## [WORK ORDER]
Report back every line from the entries below in which the word "that" occurs.

## [MATERIAL FOR THIS TASK]

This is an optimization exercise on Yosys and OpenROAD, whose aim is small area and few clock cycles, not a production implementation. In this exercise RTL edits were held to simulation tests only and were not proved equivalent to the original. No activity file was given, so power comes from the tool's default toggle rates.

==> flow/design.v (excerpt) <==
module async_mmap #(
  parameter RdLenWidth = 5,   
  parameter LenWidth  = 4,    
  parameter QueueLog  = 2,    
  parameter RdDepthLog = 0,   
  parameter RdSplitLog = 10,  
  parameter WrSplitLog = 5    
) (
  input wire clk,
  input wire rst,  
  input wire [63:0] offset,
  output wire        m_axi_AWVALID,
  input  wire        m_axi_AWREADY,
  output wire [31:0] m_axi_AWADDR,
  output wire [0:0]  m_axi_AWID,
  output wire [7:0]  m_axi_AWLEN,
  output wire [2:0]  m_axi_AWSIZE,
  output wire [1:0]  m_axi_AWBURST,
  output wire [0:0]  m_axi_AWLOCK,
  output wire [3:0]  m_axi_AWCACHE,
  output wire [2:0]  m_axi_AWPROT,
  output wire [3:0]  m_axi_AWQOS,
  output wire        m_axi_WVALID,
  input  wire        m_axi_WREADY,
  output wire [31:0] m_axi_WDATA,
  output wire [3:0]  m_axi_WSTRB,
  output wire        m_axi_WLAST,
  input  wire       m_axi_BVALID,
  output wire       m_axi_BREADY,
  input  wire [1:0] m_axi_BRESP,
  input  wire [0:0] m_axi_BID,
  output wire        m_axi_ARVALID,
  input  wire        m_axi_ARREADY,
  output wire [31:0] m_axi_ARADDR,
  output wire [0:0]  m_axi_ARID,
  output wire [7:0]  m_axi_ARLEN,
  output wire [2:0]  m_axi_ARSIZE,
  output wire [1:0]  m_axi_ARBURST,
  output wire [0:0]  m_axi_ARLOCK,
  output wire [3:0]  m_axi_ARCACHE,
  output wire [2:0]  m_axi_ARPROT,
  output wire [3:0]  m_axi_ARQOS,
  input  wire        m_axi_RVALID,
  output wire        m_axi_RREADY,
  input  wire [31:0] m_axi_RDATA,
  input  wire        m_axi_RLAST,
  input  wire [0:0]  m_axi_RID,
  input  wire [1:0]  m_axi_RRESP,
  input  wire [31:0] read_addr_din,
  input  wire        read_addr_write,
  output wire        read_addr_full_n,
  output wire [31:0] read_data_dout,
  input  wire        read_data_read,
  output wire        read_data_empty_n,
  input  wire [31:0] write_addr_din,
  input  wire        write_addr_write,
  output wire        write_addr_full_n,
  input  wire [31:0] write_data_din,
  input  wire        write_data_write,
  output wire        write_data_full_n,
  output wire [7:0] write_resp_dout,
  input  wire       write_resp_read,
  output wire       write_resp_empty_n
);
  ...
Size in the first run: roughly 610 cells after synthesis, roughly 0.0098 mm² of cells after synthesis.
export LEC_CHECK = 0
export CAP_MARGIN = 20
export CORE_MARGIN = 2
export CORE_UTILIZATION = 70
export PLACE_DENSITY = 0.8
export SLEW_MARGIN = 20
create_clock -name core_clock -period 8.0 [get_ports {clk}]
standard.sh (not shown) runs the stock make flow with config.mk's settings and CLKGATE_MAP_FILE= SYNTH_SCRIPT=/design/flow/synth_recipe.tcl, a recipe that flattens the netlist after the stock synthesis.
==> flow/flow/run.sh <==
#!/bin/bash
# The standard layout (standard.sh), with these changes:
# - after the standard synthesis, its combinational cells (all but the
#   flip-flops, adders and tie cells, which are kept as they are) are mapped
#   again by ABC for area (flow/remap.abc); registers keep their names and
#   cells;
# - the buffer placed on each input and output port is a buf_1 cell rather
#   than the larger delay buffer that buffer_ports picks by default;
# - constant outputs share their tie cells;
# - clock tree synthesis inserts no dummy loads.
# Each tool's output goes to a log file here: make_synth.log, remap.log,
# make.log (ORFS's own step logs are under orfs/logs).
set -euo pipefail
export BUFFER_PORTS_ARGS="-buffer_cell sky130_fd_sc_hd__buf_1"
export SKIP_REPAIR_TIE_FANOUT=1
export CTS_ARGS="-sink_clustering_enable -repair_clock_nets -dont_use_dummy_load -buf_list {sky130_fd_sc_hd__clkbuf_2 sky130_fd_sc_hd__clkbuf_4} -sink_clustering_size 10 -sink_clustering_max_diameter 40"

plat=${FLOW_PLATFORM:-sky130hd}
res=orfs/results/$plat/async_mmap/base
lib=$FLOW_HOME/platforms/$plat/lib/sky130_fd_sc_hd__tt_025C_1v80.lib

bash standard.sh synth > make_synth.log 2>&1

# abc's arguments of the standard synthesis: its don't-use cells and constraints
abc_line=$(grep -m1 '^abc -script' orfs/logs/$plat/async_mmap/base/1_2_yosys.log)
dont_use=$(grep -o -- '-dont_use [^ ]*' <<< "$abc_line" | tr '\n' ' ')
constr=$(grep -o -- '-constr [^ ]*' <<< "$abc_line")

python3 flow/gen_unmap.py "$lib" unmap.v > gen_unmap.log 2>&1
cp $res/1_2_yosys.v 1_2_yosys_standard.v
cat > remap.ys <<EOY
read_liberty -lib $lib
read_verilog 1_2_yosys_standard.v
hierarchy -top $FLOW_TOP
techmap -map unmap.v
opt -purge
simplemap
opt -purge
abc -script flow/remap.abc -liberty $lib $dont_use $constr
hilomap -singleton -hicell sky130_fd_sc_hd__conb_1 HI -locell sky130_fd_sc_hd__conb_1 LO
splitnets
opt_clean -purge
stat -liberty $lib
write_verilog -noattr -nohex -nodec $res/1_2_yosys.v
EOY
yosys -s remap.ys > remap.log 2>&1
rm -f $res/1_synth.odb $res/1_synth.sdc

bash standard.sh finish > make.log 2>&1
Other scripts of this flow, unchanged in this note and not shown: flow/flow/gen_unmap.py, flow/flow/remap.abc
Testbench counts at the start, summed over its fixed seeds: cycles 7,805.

## [SOLUTION TO THIS PROBLEM]
standard.sh (not shown) runs the stock make flow with config.mk's settings and CLKGATE_MAP_FILE= SYNTH_SCRIPT=/design/flow/synth_recipe.tcl, a recipe that flattens the netlist after the stock synthesis.
#   than the larger delay buffer that buffer_ports picks by default;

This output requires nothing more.